==> src/rtl/hamming_enc_stream_if.sv <==
// -----------------------------------------------------------------------------
// hamming_enc_stream_if
//   Stream bundle for the Hamming encoder: an input word channel and an output
//   codeword channel, each with a valid/ready handshake.
//
//   Signals
//     in_valid  : producer has a data word this cycle
//     in_data   : data word, IP_BIT bits
//     in_ready  : encoder can accept a word this cycle
//     out_valid : out_code holds a valid codeword
//     out_code  : encoded codeword, IP_BIT+4 bits (FIFO head)
//     out_ready : consumer takes out_code this cycle
//
//   Modports
//     master : the side that feeds data words and consumes codewords
//     slave  : the encoder itself
// -----------------------------------------------------------------------------
interface hamming_enc_stream_if #(
    parameter int IP_BIT = 5
);
    localparam int N = IP_BIT + 4;

    logic              in_valid;
    logic [IP_BIT-1:0] in_data;
    logic              in_ready;
    logic              out_valid;
    logic [N-1:0]      out_code;
    logic              out_ready;

    modport master (
        output in_valid,
        output in_data,
        output out_ready,
        input  in_ready,
        input  out_valid,
        input  out_code
    );

    modport slave (
        input  in_valid,
        input  in_data,
        input  out_ready,
        output in_ready,
        output out_valid,
        output out_code
    );
endinterface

_EXERCISE OBJECTIVE_
Reproduce all lines from the records above that include the word "input".

_YOUR SOLUTION_
//   Stream bundle for the Hamming encoder: an input word channel and an output
        input  in_ready,
        input  out_valid,
        input  out_code
        input  in_valid,
        input  in_data,
        input  out_ready,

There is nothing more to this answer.